Entries provided –
____

Background: an optimization exercise with open tools, aiming at small area. Do not read the settings as production practice. Function was checked by simulation only, so behaviour that the tests miss may differ from the original. No activity file was given, so power comes from the tool's default toggle rates.

$ cat flow/design.v
`timescale 1ns / 1ps
module edge_detector_p(
    input clk, reset_p, cp,
    output pedge
    );
    reg ff_slave, ff_master;
    always @(posedge clk, posedge reset_p)
    begin
        if(reset_p) begin
            ff_master <= 0;
            ff_slave <= 0;
        end
        else begin
            ff_master <= cp;
            ff_slave <= ff_master;
        end
    end
    assign pedge = ({ff_master, ff_slave} == 2'b10)? 1:0;
endmodule
module edge_detector_n(
    input clk, reset_p, cp,
    output nedge
    );
    reg ff_slave, ff_master;
    always @(negedge clk, posedge reset_p)
    begin
        if(reset_p) begin
            ff_master <= 0;
            ff_slave <= 0;
        end
        else begin
            ff_master <= cp;
            ff_slave <= ff_master;
        end
    end
    assign nedge = ({ff_master, ff_slave} == 2'b01)? 1:0;
endmodule
`timescale 1ns / 1ps
module clock_div #(parameter N = 100)(
    input clk, reset_p,
    output reg div_edge
    );
    integer count;
    always @(posedge clk, posedge reset_p) begin
        if(reset_p) begin
            count <= 0; div_edge <= 0;
        end
        else if(count < (N-1)) begin
            count <= count + 1;
            div_edge <= 0;
        end
        else begin
            count <= 0; div_edge <= 1;
        end
    end
endmodule
module frequency_divider #(parameter N = 15)(
    input clk, reset_p,
    output clk_div
);
    reg [N-1:0] count;
    always @(posedge clk, posedge reset_p) begin
        if(reset_p)
            count <= 0;
        else begin
            count <= count + 1;
        end
    end
    edge_detector_p ed(
        .clk(clk), .reset_p(reset_p), .cp(count[N-1]),
        .pedge(clk_div)
    );
endmodule
`timescale 1ns / 1ps
module flipflop_t_p(
    input t, clk, reset_p,
    output reg q
    );
    always @(posedge clk, posedge reset_p) begin
        if(reset_p) q <= 0;
        else if(t) q <= ~q;
    end
endmodule
`timescale 1ns / 1ps
module pwm_Nbit #(
    parameter N = 10,
    parameter target_freq = 100,
    parameter clk_freq = 100_000_000,
    parameter resolution = 1024,
    parameter divide = clk_freq / target_freq / resolution)
    (
    input clk, reset_p, input [N-1:0] duty,
    output reg pwm
    );
    wire div_edge;
    clock_div #(divide) cd(
        clk, reset_p, div_edge
    );
    reg [N-1:0] count;
    wire [N-1:0] count_next = count + 1'b1;
    always @(posedge clk, posedge reset_p) begin
        if(reset_p) begin
            count <= 0;
            pwm <= 0;
        end
        else if(div_edge) begin
            count <= count_next;
            if(count_next < duty)
                pwm <= 1;
            else
                pwm <= 0;
        end
    end
endmodule
`timescale 1ns / 1ps
module adc(
    input clk, reset_p,
    input adc_eoc,               
    input [6:0] adc_do,          
    output reg [6:0] adc_value
);
    wire read;
    edge_detector_p eoc_edge(
        .clk(clk), .reset_p(reset_p),
        .cp(adc_eoc), .pedge(read)
    );
    always @(posedge clk or posedge reset_p) begin
        if (reset_p) begin
            adc_value <= 0;
        end
        else if(read) begin
            adc_value <= adc_do;
        end
    end
endmodule
`timescale 1ns / 1ps
module btn_cntr_long(
    input clk, reset_p, btn,
    output btn_pedge,        
    output reg held_pedge    
    );
    wire clk_ms;
    clock_div #(100) debouncing(
        .clk(clk), .reset_p(reset_p),
        .div_edge(clk_ms)
    );
    reg btn_sampled;
    integer wait_count;
    integer count;
    always @(posedge clk or posedge reset_p) begin
        if(reset_p) begin
            btn_sampled <= 0;
            wait_count <= 0;
            count <= 0;
            held_pedge <= 0;
        end
        else if(clk_ms) begin
            btn_sampled <= btn;
            if(btn) begin
                if(wait_count < 69)
                    wait_count <= wait_count + 1;
                else begin
                    if(count < 9)
                        count <= count + 1;
                    else begin
                        count <= 0;
                        held_pedge <= 1;
                    end
                end
            end
            else begin
                wait_count <= 0;
                count <= 0;
            end
        end
        else held_pedge <= 0;
    end
    edge_detector_p ed0(
        .clk(clk), .reset_p(reset_p), .cp(btn_sampled),
        .pedge(btn_pedge)
    );
endmodule
module btn_cntr_n(
    input clk, reset_p, btn,
    output btn_nedge
    );
    wire clk_ms;
    clock_div #(100) debouncing(
        .clk(clk), .reset_p(reset_p),
        .div_edge(clk_ms)
    );
    reg btn_sampled;
    always @(posedge clk or posedge reset_p) begin
        if(reset_p) begin
            btn_sampled <= 0;
        end
        else if(clk_ms) begin
            btn_sampled <= btn;
        end
    end
    edge_detector_n ed0(
        .clk(clk), .reset_p(reset_p), .cp(btn_sampled),
        .nedge(btn_nedge)
    );
endmodule
module btn_cntr_long_short (
    input  clk,
    input  reset_p,
    input  button,
    output reg short_press,
    output reg long_press
);
    parameter LONG_PRESS_COUNT = 27'd5_000;
    reg button_prev;
    reg [27:0] counter;
    wire btn_pedge;
    button_cntr_long long( .btn(button), .clk(clk), .reset_p(reset_p), .btn_long(btn_pedge));
    always @(posedge clk or posedge reset_p) begin
        if (reset_p) begin
            counter <= 0;
            short_press <= 0;
            long_press <= 0;
            button_prev <= 0;
        end
        else begin
            button_prev <= btn_pedge;
            if (btn_pedge == 1 && button_prev == 0) begin
                counter <= 0;
            end
            else if (btn_pedge && button_prev) begin
                counter <= counter + 1;
            end
            else if (btn_pedge == 0 && button_prev == 1) begin
                if (counter > LONG_PRESS_COUNT) begin
                    counter <= 0;
                    short_press <= 0;
                    long_press <= 1;
                end
                else begin
                    counter <=0;
                    short_press <= 1;
                    long_press <= 0;
                end
            end
            else begin
                short_press <= 0;
                long_press <= 0;
            end
        end
    end
endmodule
module button_cntr_long(
    input btn, clk, reset_p,
    output btn_long
);
    wire  btn_clk;
    reg [6:0] clk_div;
    reg debounced_btn;
    always @(posedge clk or posedge reset_p) begin
        if(reset_p) clk_div <= 0;
        else clk_div <= clk_div + 1;
    end
    edge_detector_p  ed1 (.clk(clk), .reset_p(reset_p), .cp(clk_div[6]), .pedge(btn_clk));
    always @(posedge clk, posedge reset_p) begin
        if(reset_p) debounced_btn <= 0;
        else if (btn_clk) debounced_btn <= btn;
    end
    assign btn_long = debounced_btn;
endmodule
`timescale 1ns / 1ps
module counter_ring_fnd(
    input clk, reset_p,
    output reg [1:0] shift
);
    wire clk_div;
    frequency_divider #(7) fd(
        .clk(clk), .reset_p(reset_p), .clk_div(clk_div)
    );
    always @(posedge clk, posedge reset_p) begin
        if(reset_p) shift <= 0;
        else if(clk_div) begin
            if(shift == 2'b01)
                shift <= 2'b10;
            else shift <= 2'b01;
        end
    end
endmodule
module seven_segment(
    input [3:0] value,
    output reg [6:0] seg
    );
    always @(*) begin
        case(value)
            4'b0000 : seg = 7'b100_0000;  
            4'b0001 : seg = 7'b111_1001;  
            4'b0010 : seg = 7'b010_0100;  
            4'b0011 : seg = 7'b011_0000;  
            4'b0100 : seg = 7'b001_1001;  
            4'b0101 : seg = 7'b001_0010;  
            4'b0110 : seg = 7'b000_0010;  
            4'b0111 : seg = 7'b111_1000;  
            4'b1000 : seg = 7'b000_0000;  
            4'b1001 : seg = 7'b001_0000;  
            default : seg = 7'b111_1111;  
        endcase
    end
endmodule
module fnd_4digit_cntr(
    input clk, reset_p,
    input [7:0] value,
    output [3:0] an, output [6:0] seg
);
    assign an[3:2] = 2'b11;
    counter_ring_fnd rc(
        .clk(clk), .reset_p(reset_p),
        .shift(an[1:0])
    );
    reg [3:0] temp;
    always @(posedge clk, posedge reset_p) begin
        if(reset_p) begin
            temp <= 0;
        end
        else begin
            case(an)
                4'b1110 : temp <= value[3:0];
                4'b1101 : temp <= value[7:4];
            endcase
        end
    end
    seven_segment fnd(.value(temp), .seg(seg));
endmodule
module bin_to_dec(
    input [7:0] bin,
    output reg [7:0] bcd
);
    integer i;
    always @(*) begin
        bcd = 0;
        for (i = 0; i < 8; i = i + 1) begin
            bcd = {bcd[6:0], bin[7 - i]};
            if (i < 7 && bcd[3:0] > 4) bcd[3:0] = bcd[3:0] + 3;
            if (i < 7 && bcd[7:4] > 4) bcd[7:4] = bcd[7:4] + 3;
        end
    end
endmodule
`timescale 1ns / 1ps
module local_default(
    input clk, reset_p,
    input [1:0] btn,
    input enable,
    output pwm,
    output reg [7:0] duty
    );
    parameter MAX = 255;
    parameter MIN = 80;
    always @(posedge clk, posedge reset_p) begin
        if(reset_p) begin
            duty <= 0;
        end
        else if(btn[0]) begin
            if(!duty)
                duty <= MIN;
            else
                duty <= 0;
        end
        else if(enable) begin
            if(btn[1]) begin
                if(duty) begin
                    if(duty != MAX)
                        duty <= duty + 25;
                    else
                        duty <= MIN;
                end
            end
        end
        else if(duty)
            duty <= MIN;
    end
    pwm_Nbit #(.N(8), .resolution(256), .target_freq(100), .divide(4)) DC_motor(
        clk, reset_p, duty, pwm
    );
endmodule
`timescale 1ns / 1ps
module local_natural(
    input clk, reset_p,
    input btn,
    input enable,
    output pwm,
    output reg [7:0] duty
    );
    reg state, next_state;
    parameter INC = 1'b0;
    parameter DEC = 1'b1;
    wire clk_1s;
    clock_div #(2_000) fd(
        .clk(clk), .reset_p(reset_p),
        .div_edge(clk_1s)
    );
    parameter MAX = 255;
    parameter MIN = 80;
    always @(negedge clk, posedge reset_p) begin
        if(reset_p)
            state <= INC;
        else
            state <= next_state;
    end
    always @(posedge clk, posedge reset_p) begin
        if(reset_p) begin
            duty <= 0;
            next_state <= INC;
        end
        else if(btn) begin
            if(!duty)
                duty <= MIN;
            else
                duty <= 0;
        end
        else if(enable) begin
            if(clk_1s && (duty != 0)) begin
                case(state)
                    INC: begin
                        if(duty != MAX)
                            duty <= duty + 25;
                        else begin
                            duty <= duty - 25;
                            next_state <= DEC;
                        end
                    end
                    DEC: begin
                        if(duty != MIN)
                            duty <= duty - 25;
                        else begin
                            duty <= duty + 25;
                            next_state <= INC;
                        end
                    end
                endcase
            end
        end
        else if(duty)
            duty <= MIN;
    end
    pwm_Nbit #(.N(8), .resolution(256), .target_freq(100), .divide(4)) DC_motor(
        clk, reset_p, duty, pwm
    );
endmodule
`timescale 1ns / 1ps
module local_auto(
	input clk, reset_p, enable,
	input btn,
	input dht11_in,                  
	output dht11_drive,              
	output motor_pwm,
	output [3:0] an, output [6:0] seg,
	output reg [7:0] duty_value
);
	wire [7:0] temp;
	dht11_cntr dht11(
	   .clk(clk), .reset_p(reset_p), .dht11_in(dht11_in), .dht11_drive(dht11_drive),
	   .temperature(temp)
	);
	wire [7:0] bcd_temp;
	bin_to_dec	b2d_temp(.bin(temp), .bcd(bcd_temp));
	fnd_4digit_cntr fnd(
	   .clk(clk), .reset_p(reset_p),
	   .value(bcd_temp),
	   .seg(seg), .an(an)
	);
	wire power;
	flipflop_t_p power_ff(
	   .clk(clk), .reset_p(reset_p),
	   .t(btn), .q(power)
	);
    always @(*) begin
        if (enable && power) begin
            if (temp <= 20) begin
                duty_value = 1;
            end else if (temp <= 22) begin
                duty_value = 80;
            end else if (temp <= 24) begin
                duty_value = 105;
            end else if (temp <= 26) begin
                duty_value = 130;
            end else if (temp <= 27) begin
                duty_value = 155;
            end else if (temp <= 28) begin
                duty_value = 180;
            end else if (temp <= 29) begin
                duty_value = 205;
            end else if (temp <= 30) begin
                duty_value = 230;
            end else begin
                duty_value = 255;
            end
        end
        else begin
            duty_value = 0;
        end
    end
	pwm_Nbit #(.N(8), .resolution(256), .target_freq(100), .divide(4)) DC_motor(
        .clk(clk), .reset_p(reset_p), .duty(duty_value), .pwm(motor_pwm)
    );
endmodule
module dht11_cntr(
    input clk, reset_p,
    input dht11_in,
    output dht11_drive,
    output reg [7:0] temperature
);
    parameter S_IDLE        = 6'b00_0001;
    parameter S_LOW_18MS    = 6'b00_0010;
    parameter S_HIGH_20US   = 6'b00_0100;
    parameter S_LOW_80US    = 6'b00_1000;
    parameter S_HIGH_80US   = 6'b01_0000;
    parameter S_READ_DATA   = 6'b10_0000;
    parameter S_WAIT_PEDGE  = 2'b01;
    parameter S_WAIT_NEDGE  = 2'b10;
    reg [21:0] count_usec;
    wire clk_usec;
    reg count_enable;
    clock_div #(4) us_clk(
        .clk(clk), .reset_p(reset_p), .div_edge(clk_usec)
    );
    always @(negedge clk or posedge reset_p) begin
        if (reset_p)
            count_usec <= 0;
        else if (clk_usec && count_enable)
            count_usec <= count_usec + 1;
        else if (count_enable == 0)
            count_usec <= 0;
    end
    wire dht_nedge, dht_pedge;
    edge_detector_p ed0(
        .clk(clk), .reset_p(reset_p), .cp(dht11_in),
        .pedge(dht_pedge)
    );
    edge_detector_n ed1(
        .clk(clk), .reset_p(reset_p), .cp(dht11_in),
        .nedge(dht_nedge)
    );
    reg [5:0] state, next_state;
    reg [1:0] read_state;
    always @(negedge clk or posedge reset_p) begin
        if (reset_p)
            state <= S_IDLE;
        else
            state <= next_state;
    end
    reg [39:0] temp_data;
    reg [5:0] data_count;
    reg drive_low;
    assign dht11_drive = drive_low;
    always @(posedge clk or posedge reset_p) begin
        if (reset_p) begin
            count_enable <= 0;
            next_state <= S_IDLE;
            read_state <= S_WAIT_PEDGE;
            data_count <= 0;
            drive_low <= 0;
            temp_data <= 0;
            temperature <= 0;
        end else begin
            case (state)
                S_IDLE: begin
                    if (count_usec < 22'd3_000) begin
                        count_enable <= 1;
                        drive_low <= 0;
                    end else begin
                        next_state <= S_LOW_18MS;
                        count_enable <= 0;
                    end
                end
                S_LOW_18MS: begin
                    if (count_usec < 22'd180) begin
                        drive_low <= 1;
                        count_enable <= 1;
                    end else begin
                        next_state <= S_HIGH_20US;
                        count_enable <= 0;
                        drive_low <= 0;
                    end
                end
                S_HIGH_20US: begin
                    count_enable <= 1;
                    if (count_usec > 22'd100) begin
                        next_state <= S_IDLE;
                        count_enable <= 0;
                    end
                    if (dht_nedge) begin
                        next_state <= S_LOW_80US;
                        count_enable <= 0;
                    end
                end
                S_LOW_80US: begin
                    count_enable <= 1;
                    if (count_usec > 22'd100) begin
                        next_state <= S_IDLE;
                        count_enable <= 0;
                    end
                    if (dht_pedge) begin
                        next_state <= S_HIGH_80US;
                    end
                end
                S_HIGH_80US: begin
                    if (dht_nedge) begin
                        next_state <= S_READ_DATA;
                    end
                end
                S_READ_DATA: begin
                    case (read_state)
                        S_WAIT_PEDGE: begin
                            if (dht_pedge)
                                read_state <= S_WAIT_NEDGE;
                            count_enable <= 0;
                        end
                        S_WAIT_NEDGE: begin
                            if (dht_nedge) begin
                                if (count_usec < 45) begin
                                    temp_data <= {temp_data[38:0], 1'b0};
                                end else begin
                                    temp_data <= {temp_data[38:0], 1'b1};
                                end
                                data_count <= data_count + 1;
                                read_state <= S_WAIT_PEDGE;
                            end else
                                count_enable <= 1;
                            if (count_usec > 22'd700) begin
                                next_state <= S_IDLE;
                                count_enable <= 0;
                                data_count <= 0;
                                read_state <= S_WAIT_PEDGE;
                            end
                        end
                    endcase
                    if (data_count >= 40) begin
                        data_count <= 0;
                        next_state <= S_IDLE;
                        if ((temp_data[39:32] + temp_data[31:24] + temp_data[23:16] + temp_data[15:8]) == temp_data[7:0]) begin
                            temperature <= temp_data[23:16];
                        end
                    end
                end
                default: next_state <= S_IDLE;
            endcase
        end
    end
endmodule
`timescale 1ns / 1ps
module auto_pause(
    input clk, reset_p, sw,
    input [7:0] duty,
    input pwm,
    output pwm_onoff,
    input echo, output trig
    );
    wire [11:0] distance;
    ultrasonic_sensing uls(
        .clk(clk), .reset_p(reset_p),
        .distance(distance),
        .echo(echo), .trig(trig)
    );
    wire fan_off;
    assign fan_off = (sw && duty && (distance > 500))? 1 : 0;
    assign pwm_onoff = fan_off? 0: pwm;
endmodule
module ultrasonic_sensing(
    input clk, reset_p,
    input echo,
    output reg trig,
    output reg [11:0] distance
);
    parameter IDLE = 3'b001,
              TRIGGER = 3'b010,
              CALC_DISTANCE = 3'b100;
    reg [2:0] state, next_state;
    always @(negedge clk, posedge reset_p) begin
        if(reset_p)
            state <= IDLE;
        else
            state <= next_state;
    end
    wire div_580;
    clock_div #(8) clock_divider(
        .clk(clk), .reset_p(reset_p),
        .div_edge(div_580)
    );
    wire echo_nedge;
    edge_detector_n echo_edge_detection(
        .clk(clk), .reset_p(reset_p),
        .cp(echo),
        .nedge(echo_nedge)
    );
    integer counter, distance_counter;
    always @(posedge clk, posedge reset_p) begin
        if(reset_p) begin
            trig <= 0;
            distance <= 0;
            next_state <= IDLE;
            counter <= 0;
            distance_counter <= 0;
        end
        else begin
            case(state)
                IDLE: begin
                    if(counter < 30_000) begin
                        counter <= counter + 1;
                    end
                    else begin
                        counter <= 0;
                        distance_counter <= 0;
                        next_state <= TRIGGER;
                    end
                end
                TRIGGER: begin
                    if(counter < 100) begin
                        trig <= 1;
                        counter <= counter + 1;
                    end
                    else begin
                        counter <= 0;
                        trig <= 0;
                        next_state <= CALC_DISTANCE;
                    end
                end
                CALC_DISTANCE: begin
                    if(echo) begin
                        if(div_580)
                            distance_counter <= distance_counter + 1;
                    end
                    else if(echo_nedge) begin
                        distance <= distance_counter;
                        next_state <= IDLE;
                    end
                end
                default: next_state <= IDLE;
            endcase
        end
    end
endmodule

____

Work item –
Repeat word for word the lines above that run from the line containing "assign dht11_drive = drive_low;" through the line containing "S_WAIT_PEDGE: begin", both ends included, and nothing else.

Result of this exercise –
    assign dht11_drive = drive_low;
    always @(posedge clk or posedge reset_p) begin
        if (reset_p) begin
            count_enable <= 0;
            next_state <= S_IDLE;
            read_state <= S_WAIT_PEDGE;
            data_count <= 0;
            drive_low <= 0;
            temp_data <= 0;
            temperature <= 0;
        end else begin
            case (state)
                S_IDLE: begin
                    if (count_usec < 22'd3_000) begin
                        count_enable <= 1;
                        drive_low <= 0;
                    end else begin
                        next_state <= S_LOW_18MS;
                        count_enable <= 0;
                    end
                end
                S_LOW_18MS: begin
                    if (count_usec < 22'd180) begin
                        drive_low <= 1;
                        count_enable <= 1;
                    end else begin
                        next_state <= S_HIGH_20US;
                        count_enable <= 0;
                        drive_low <= 0;
                    end
                end
                S_HIGH_20US: begin
                    count_enable <= 1;
                    if (count_usec > 22'd100) begin
                        next_state <= S_IDLE;
                        count_enable <= 0;
                    end
                    if (dht_nedge) begin
                        next_state <= S_LOW_80US;
                        count_enable <= 0;
                    end
                end
                S_LOW_80US: begin
                    count_enable <= 1;
                    if (count_usec > 22'd100) begin
                        next_state <= S_IDLE;
                        count_enable <= 0;
                    end
                    if (dht_pedge) begin
                        next_state <= S_HIGH_80US;
                    end
                end
                S_HIGH_80US: begin
                    if (dht_nedge) begin
                        next_state <= S_READ_DATA;
                    end
                end
                S_READ_DATA: begin
                    case (read_state)
                        S_WAIT_PEDGE: begin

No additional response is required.